Say how many lines of the entries below include "post", giving nothing but that number.
=-=-=
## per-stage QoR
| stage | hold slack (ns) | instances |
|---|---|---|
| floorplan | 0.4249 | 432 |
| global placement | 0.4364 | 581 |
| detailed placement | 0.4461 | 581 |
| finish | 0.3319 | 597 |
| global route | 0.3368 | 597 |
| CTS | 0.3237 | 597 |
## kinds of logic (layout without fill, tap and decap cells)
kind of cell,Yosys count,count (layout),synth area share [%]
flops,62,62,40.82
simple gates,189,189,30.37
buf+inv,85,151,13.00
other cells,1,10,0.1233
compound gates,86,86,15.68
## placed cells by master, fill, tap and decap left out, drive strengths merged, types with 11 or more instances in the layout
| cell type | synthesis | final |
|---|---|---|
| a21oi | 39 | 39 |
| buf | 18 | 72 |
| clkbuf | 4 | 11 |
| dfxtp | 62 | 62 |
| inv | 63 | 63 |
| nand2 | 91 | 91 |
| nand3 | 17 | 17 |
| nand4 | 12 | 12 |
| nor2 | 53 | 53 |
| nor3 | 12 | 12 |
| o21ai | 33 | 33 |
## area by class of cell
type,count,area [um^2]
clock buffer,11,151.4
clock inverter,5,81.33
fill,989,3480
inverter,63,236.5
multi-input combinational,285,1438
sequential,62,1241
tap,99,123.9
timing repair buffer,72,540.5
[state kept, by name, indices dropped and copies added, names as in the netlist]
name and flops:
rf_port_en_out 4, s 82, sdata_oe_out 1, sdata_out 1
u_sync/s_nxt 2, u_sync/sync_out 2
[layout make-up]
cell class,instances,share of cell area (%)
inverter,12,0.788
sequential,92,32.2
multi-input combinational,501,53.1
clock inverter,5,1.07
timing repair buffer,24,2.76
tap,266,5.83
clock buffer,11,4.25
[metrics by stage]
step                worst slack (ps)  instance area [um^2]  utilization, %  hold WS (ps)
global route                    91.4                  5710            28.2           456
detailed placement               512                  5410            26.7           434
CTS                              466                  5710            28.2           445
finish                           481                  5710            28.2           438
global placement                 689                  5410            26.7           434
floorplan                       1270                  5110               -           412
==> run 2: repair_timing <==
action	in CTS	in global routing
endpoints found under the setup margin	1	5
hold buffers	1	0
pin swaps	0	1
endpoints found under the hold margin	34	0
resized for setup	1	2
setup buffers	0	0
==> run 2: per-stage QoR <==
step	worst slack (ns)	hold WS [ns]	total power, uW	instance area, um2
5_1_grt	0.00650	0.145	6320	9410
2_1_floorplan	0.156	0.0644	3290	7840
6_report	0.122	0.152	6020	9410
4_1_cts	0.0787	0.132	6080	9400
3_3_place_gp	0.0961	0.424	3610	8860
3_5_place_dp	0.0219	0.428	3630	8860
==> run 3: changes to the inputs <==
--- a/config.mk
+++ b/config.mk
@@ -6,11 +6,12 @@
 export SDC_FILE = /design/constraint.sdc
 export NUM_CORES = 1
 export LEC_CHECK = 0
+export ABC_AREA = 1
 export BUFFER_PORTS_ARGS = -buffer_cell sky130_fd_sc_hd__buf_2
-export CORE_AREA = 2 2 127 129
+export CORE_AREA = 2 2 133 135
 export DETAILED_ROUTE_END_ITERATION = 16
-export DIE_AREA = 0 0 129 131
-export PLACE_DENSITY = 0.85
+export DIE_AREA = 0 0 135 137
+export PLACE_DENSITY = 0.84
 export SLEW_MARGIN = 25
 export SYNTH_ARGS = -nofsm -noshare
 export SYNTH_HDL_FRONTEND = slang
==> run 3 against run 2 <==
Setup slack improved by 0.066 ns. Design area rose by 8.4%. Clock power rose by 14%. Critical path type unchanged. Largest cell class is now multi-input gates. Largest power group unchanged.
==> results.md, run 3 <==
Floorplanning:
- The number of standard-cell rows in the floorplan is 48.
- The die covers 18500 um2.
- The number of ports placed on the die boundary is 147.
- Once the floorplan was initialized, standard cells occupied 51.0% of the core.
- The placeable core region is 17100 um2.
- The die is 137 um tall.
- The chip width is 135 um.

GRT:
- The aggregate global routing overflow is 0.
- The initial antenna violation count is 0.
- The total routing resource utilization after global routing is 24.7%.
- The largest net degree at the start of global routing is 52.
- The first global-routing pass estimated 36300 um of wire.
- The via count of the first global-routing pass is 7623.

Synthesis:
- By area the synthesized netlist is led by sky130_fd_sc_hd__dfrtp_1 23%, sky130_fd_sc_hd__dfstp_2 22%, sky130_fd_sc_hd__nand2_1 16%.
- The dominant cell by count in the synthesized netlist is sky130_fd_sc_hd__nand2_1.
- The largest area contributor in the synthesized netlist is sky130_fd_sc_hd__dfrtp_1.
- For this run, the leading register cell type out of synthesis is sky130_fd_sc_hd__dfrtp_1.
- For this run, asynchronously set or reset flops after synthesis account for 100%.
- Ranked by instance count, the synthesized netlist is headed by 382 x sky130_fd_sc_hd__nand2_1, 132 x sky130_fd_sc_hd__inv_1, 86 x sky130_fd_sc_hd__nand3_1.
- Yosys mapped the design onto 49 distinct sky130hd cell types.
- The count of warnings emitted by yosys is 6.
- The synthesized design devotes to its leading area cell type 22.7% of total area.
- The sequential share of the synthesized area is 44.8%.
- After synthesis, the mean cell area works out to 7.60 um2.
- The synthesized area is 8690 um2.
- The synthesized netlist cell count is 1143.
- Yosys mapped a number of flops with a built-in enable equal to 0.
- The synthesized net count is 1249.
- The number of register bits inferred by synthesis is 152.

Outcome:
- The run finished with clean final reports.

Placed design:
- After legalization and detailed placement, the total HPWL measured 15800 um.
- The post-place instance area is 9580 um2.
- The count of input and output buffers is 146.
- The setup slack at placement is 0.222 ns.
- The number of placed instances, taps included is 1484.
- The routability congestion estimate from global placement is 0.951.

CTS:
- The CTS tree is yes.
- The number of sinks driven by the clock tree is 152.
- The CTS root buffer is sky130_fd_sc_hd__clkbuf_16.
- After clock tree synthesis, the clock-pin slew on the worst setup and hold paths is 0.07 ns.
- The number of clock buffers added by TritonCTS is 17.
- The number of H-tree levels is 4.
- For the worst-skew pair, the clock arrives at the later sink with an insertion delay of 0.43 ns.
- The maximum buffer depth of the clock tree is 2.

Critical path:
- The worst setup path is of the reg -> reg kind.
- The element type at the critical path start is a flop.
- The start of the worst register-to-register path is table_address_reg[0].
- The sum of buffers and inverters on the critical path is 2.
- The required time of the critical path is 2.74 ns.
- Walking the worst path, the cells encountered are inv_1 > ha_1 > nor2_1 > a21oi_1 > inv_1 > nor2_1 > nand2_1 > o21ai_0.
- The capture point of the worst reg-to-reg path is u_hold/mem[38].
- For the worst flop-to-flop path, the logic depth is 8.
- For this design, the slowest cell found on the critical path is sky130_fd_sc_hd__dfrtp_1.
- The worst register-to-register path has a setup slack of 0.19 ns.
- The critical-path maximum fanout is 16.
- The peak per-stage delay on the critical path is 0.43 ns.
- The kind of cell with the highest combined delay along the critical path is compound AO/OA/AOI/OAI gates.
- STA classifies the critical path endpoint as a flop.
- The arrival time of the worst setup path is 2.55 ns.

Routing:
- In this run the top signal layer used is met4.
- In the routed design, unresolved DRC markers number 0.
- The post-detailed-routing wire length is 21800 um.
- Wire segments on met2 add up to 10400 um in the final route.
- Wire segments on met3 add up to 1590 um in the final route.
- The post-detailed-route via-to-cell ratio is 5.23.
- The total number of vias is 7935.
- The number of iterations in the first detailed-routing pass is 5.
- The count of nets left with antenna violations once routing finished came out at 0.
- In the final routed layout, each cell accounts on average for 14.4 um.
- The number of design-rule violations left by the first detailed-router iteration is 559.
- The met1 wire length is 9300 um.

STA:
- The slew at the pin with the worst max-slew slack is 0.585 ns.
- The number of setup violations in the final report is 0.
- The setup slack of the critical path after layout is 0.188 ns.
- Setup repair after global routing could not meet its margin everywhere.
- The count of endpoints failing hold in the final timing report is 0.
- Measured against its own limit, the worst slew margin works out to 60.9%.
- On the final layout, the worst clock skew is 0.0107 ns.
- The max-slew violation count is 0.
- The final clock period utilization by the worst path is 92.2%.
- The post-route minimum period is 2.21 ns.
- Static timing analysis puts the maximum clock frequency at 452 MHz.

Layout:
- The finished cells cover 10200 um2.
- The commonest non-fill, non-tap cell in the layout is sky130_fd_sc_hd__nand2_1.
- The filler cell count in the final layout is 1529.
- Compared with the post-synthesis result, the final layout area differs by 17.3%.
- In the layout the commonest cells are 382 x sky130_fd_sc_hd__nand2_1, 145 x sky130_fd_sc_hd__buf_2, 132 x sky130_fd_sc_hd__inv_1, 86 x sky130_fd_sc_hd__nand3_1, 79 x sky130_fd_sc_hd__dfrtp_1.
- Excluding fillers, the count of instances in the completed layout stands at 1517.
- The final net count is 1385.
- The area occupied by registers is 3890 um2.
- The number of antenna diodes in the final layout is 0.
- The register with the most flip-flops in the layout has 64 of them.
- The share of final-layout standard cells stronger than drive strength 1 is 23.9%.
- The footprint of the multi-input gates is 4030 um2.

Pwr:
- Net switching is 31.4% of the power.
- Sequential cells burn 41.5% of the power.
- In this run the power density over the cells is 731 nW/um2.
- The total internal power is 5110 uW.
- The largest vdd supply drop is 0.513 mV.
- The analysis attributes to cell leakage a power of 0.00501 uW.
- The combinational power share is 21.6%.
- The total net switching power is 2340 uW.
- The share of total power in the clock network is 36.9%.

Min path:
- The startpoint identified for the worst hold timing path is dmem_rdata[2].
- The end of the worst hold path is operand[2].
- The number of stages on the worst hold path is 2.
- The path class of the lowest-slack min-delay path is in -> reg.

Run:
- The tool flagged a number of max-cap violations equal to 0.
=-=-=
» **Output below**
5